A simple search shows this not to be the case:

Consider the iShares J.P. Morgan $ EM Bond UCITS ETF. Browse to the bottom of the page to find a link to detailed holdings and analytics, which gives it full position as of 21st Jun 2018. I suspect they have similar for all their EFTs.



With regards to the nominal value, it is an arbitrary and fluctuating value that has limited relevance.

For example suppose that yields are 2.5% and on Day1 the fund owns a nominal 10mm of a 3% 10Y bond which has a price of $105.00, i.e asset value of $10.5mm.

Now suppose on Day2 it sells its holdings of that bond and instead buys $10.5mm worth of the 2% 10Y bond which has a price of $95. Now its nominal holding is $11.0mm instead of $10mm and the asset value is still $10.5mm. If prices are the same then from one day to another then this new bonds weight within the portfolio is the same as the old one so now the overall weighted nominal is higher. But this information is of no value.

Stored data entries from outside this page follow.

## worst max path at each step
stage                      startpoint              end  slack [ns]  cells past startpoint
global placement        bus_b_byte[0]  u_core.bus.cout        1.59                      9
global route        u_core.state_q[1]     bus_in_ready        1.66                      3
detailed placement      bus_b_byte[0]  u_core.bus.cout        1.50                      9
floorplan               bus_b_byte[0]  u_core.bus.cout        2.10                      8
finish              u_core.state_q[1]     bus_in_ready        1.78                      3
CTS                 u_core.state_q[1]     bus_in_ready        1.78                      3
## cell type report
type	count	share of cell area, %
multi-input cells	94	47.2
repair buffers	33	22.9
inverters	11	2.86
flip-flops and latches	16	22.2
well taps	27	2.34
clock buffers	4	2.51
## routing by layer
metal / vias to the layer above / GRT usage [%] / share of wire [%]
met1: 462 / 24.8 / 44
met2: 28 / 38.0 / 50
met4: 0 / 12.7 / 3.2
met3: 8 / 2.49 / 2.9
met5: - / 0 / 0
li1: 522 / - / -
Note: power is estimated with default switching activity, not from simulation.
### src/rtl/calc2_port_sched.sv
// Per-port CALC2 request sequencer: allocates tags, issues the 2-cycle request, matches responses to completions.
// Latency: request on req_* the cycle after acceptance; completion one cycle after the response is sampled.
// Backpressure: op_ready drops while in CMD or when no tag is free; optional watchdog via CALC2_SCHED_TIMEOUT_EN.
module calc2_port_sched #(
    parameter int MAX_OUTSTANDING = 4,
    parameter int TIMEOUT_CYCLES  = 64
) (
    input  logic        c_clk,
    input  logic        reset,
    input  logic        op_valid,
    output logic        op_ready,
    input  logic [3:0]  op_cmd,
    input  logic [31:0] op_data1,
    input  logic [31:0] op_data2,
    output logic [3:0]  req_cmd_in,
    output logic [31:0] req_data_in,
    output logic [1:0]  req_tag_in,
    input  logic [1:0]  out_resp,
    input  logic [31:0] out_data,
    input  logic [1:0]  out_tag,
    output logic        cpl_valid,
    output logic [1:0]  cpl_resp,
    output logic [31:0] cpl_data,
    output logic [1:0]  cpl_tag,
    output logic        cpl_timeout,
    output logic [2:0]  outstanding_cnt,
    output logic        err_spurious
);

    if (MAX_OUTSTANDING < 1 || MAX_OUTSTANDING > 4 || TIMEOUT_CYCLES < 1) begin : g_param_check
        $error("calc2_port_sched: illegal MAX_OUTSTANDING or TIMEOUT_CYCLES");
    end

    typedef enum logic [1:0] {S_IDLE, S_CMD, S_DATA2} state_t;

    state_t      state, state_nxt;
    logic        run;
    logic [3:0]  busy, busy_nxt;
    logic [3:0]  cmd_q;
    logic [31:0] data1_q, data2_q;
    logic [1:0]  tag_q;
    logic        any_free;
    logic [1:0]  free_tag;
    logic        accept;
    logic        resp_vld, resp_hit, resp_miss;
    logic [3:0]  free_mask, alloc_mask, tmo_mask;
    logic        emit_vld, emit_to;
    logic [1:0]  emit_resp, emit_tag;
    logic [31:0] emit_data;

    // Lowest-numbered free tag, restricted to the configured tag range.
    always_comb begin
        any_free = 1'b0;
        free_tag = 2'd0;
        for (int i = MAX_OUTSTANDING - 1; i >= 0; i--) begin
            if (!busy[i]) begin
                any_free = 1'b1;
                free_tag = 2'(i);
            end
        end
    end

    always_comb begin
        outstanding_cnt = 3'd0;
        for (int i = 0; i < 4; i++) begin
            outstanding_cnt = outstanding_cnt + {2'b00, busy[i]};
        end
    end

    assign op_ready  = run && (state != S_CMD) && any_free &&
                       (outstanding_cnt < 3'(MAX_OUTSTANDING));
    assign accept    = op_valid && op_ready;
    assign resp_vld  = (out_resp != 2'd0);
    assign resp_hit  = resp_vld && busy[out_tag];
    assign resp_miss = resp_vld && !busy[out_tag];

    assign free_mask  = resp_hit ? (4'b0001 << out_tag) : 4'b0000;
    assign alloc_mask = accept ? (4'b0001 << free_tag) : 4'b0000;
    // Allocation looks at the pre-update vector, so a tag freed now is reusable next cycle.
    assign busy_nxt   = (busy & ~free_mask & ~tmo_mask) | alloc_mask;

`ifdef CALC2_SCHED_TIMEOUT_EN
    localparam int TW = $clog2(TIMEOUT_CYCLES + 1);
    localparam logic [TW-1:0] AGE_LIM = TW'(TIMEOUT_CYCLES - 1);

    logic [TW-1:0] age [4];
    logic [3:0]    expired;
    logic          to_any, to_take;
    logic [1:0]    to_tag;
    logic          hold_vld;
    logic [1:0]    hold_tag;
    logic          cpl_to_q;

    // A real response to the same tag in the same cycle beats its timeout.
    always_comb begin
        expired = 4'b0000;
        to_any  = 1'b0;
        to_tag  = 2'd0;
        for (int i = 3; i >= 0; i--) begin
            expired[i] = busy[i] && (age[i] == AGE_LIM) &&
                         !(resp_hit && (out_tag == 2'(i)));
            if (expired[i]) begin
                to_any = 1'b1;
                to_tag = 2'(i);
            end
        end
    end

    // A new timeout is taken only if the hold slot is empty or drains this cycle.
    assign to_take  = to_any && (!hold_vld || !resp_hit);
    assign tmo_mask = to_take ? (4'b0001 << to_tag) : 4'b0000;

    always_ff @(posedge c_clk) begin
        if (!reset) begin
            hold_vld <= 1'b0;
            hold_tag <= 2'd0;
            for (int i = 0; i < 4; i++) age[i] <= '0;
        end else begin
            if (resp_hit) begin
                hold_vld <= hold_vld || to_take;
                hold_tag <= hold_vld ? hold_tag : to_tag;
            end else begin
                hold_vld <= hold_vld && to_take;
                hold_tag <= to_tag;
            end
            for (int i = 0; i < 4; i++) begin
                if (alloc_mask[i])
                    age[i] <= '0;
                else if (busy[i] && (age[i] != AGE_LIM))
                    age[i] <= age[i] + TW'(1);
            end
        end
    end

    always_comb begin
        emit_vld  = resp_hit;
        emit_to   = 1'b0;
        emit_resp = out_resp;
        emit_data = out_data;
        emit_tag  = out_tag;
        if (!resp_hit && (hold_vld || to_take)) begin
            emit_vld  = 1'b1;
            emit_to   = 1'b1;
            emit_resp = 2'd0;
            emit_data = 32'd0;
            emit_tag  = hold_vld ? hold_tag : to_tag;
        end
    end

    always_ff @(posedge c_clk) begin
        if (!reset) cpl_to_q <= 1'b0;
        else        cpl_to_q <= emit_to;
    end
    assign cpl_timeout = cpl_to_q;
`else
    assign tmo_mask    = 4'b0000;
    assign emit_vld    = resp_hit;
    assign emit_to     = 1'b0;
    assign emit_resp   = out_resp;
    assign emit_data   = out_data;
    assign emit_tag    = out_tag;
    assign cpl_timeout = emit_to;
`endif

    always_ff @(posedge c_clk) begin
        if (!reset) state <= S_IDLE;
        else        state <= state_nxt;
    end

    always_comb begin
        state_nxt = state;
        case (state)
            S_IDLE:  state_nxt = accept ? S_CMD : S_IDLE;
            S_CMD:   state_nxt = S_DATA2;
            S_DATA2: state_nxt = accept ? S_CMD : S_IDLE;
            default: state_nxt = S_IDLE;
        endcase
    end

    always_comb begin
        req_cmd_in  = 4'd0;
        req_data_in = 32'd0;
        req_tag_in  = 2'd0;
        case (state)
            S_CMD: begin
                req_cmd_in  = cmd_q;
                req_data_in = data1_q;
                req_tag_in  = tag_q;
            end
            S_DATA2: req_data_in = data2_q;
            default: ;
        endcase
    end

    always_ff @(posedge c_clk) begin
        if (!reset) begin
            run          <= 1'b0;
            busy         <= 4'b0000;
            cmd_q        <= 4'd0;
            data1_q      <= 32'd0;
            data2_q      <= 32'd0;
            tag_q        <= 2'd0;
            cpl_valid    <= 1'b0;
            cpl_resp     <= 2'd0;
            cpl_data     <= 32'd0;
            cpl_tag      <= 2'd0;
            err_spurious <= 1'b0;
        end else begin
            run       <= 1'b1;
            busy      <= busy_nxt;
            cpl_valid <= emit_vld;
            if (accept) begin
                cmd_q   <= op_cmd;
                data1_q <= op_data1;
                data2_q <= op_data2;
                tag_q   <= free_tag;
            end
            if (emit_vld) begin
                cpl_resp <= emit_resp;
                cpl_data <= emit_data;
                cpl_tag  <= emit_tag;
            end
            if (resp_miss) err_spurious <= 1'b1;
        end
    end

endmodule

### config.mk
export PLATFORM = sky130hd
export DESIGN_NAME = calc2_port_sched
export DESIGN_NICKNAME = d
export VERILOG_FILES = /design/src/rtl/calc2_port_sched.sv
export SDC_FILE = /design/constraint.sdc
export NUM_CORES = 1
export LEC_CHECK = 0
export CORE_ASPECT_RATIO = 1.1
export CORE_MARGIN = 2
export CORE_UTILIZATION = 45
export DETAILED_ROUTE_END_ITERATION = 7
export PLACE_DENSITY = 0.86
export SETUP_SLACK_MARGIN = 0.02
export SYNTH_ARGS = -nofsm -noshare
export SYNTH_HDL_FRONTEND = slang
export SYNTH_SLANG_ARGS = --single-unit
### constraint.sdc
create_clock -name c_clk -period 3.3 [get_ports c_clk]
set_clock_uncertainty 0.2 [all_clocks]
set_input_delay 0.495 -clock c_clk [delete_from_list [all_inputs] [get_ports c_clk]]
set_output_delay 0.495 -clock c_clk [all_outputs]
set_load 0.005 [all_outputs]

  • You can calculate it yourself from that data, but what surprises me that such an important number isn't calcuated for you and displayed near the NAV, yield, etc.
    – Confusion
    Jun 24, 2018 at 20:11
  • But there is, in the 'key facts' section there is a figure called NAV as at 22jun2018, of 7.1254bn, and they give you the number of outstanding shares as 67.541mm and since you know the price the market implied value is 7.1256bn, i.e it differs by $0.003 per share, which is the minimal amount of rounding given the share price discretisation. Im sure you can find examples of (smaller, less liquid) funds where this might be more relevant though
    – Attack68
    Jun 24, 2018 at 20:24
  • I don't understand what you are telling me. What is the weighted nominal value of the underlying assets per ETF share for that ETF according to you? The NAV is the weighted market price per ETF share. E.g. the iShares 20+ year ETF is trading around $120. A share seems to represent a single underlying bond denominated $100 (which are also trading around $120), but that is not necessary. The ETF could as well be trading at $30, in which case the weighted nominal value of the underlying assets would be $25.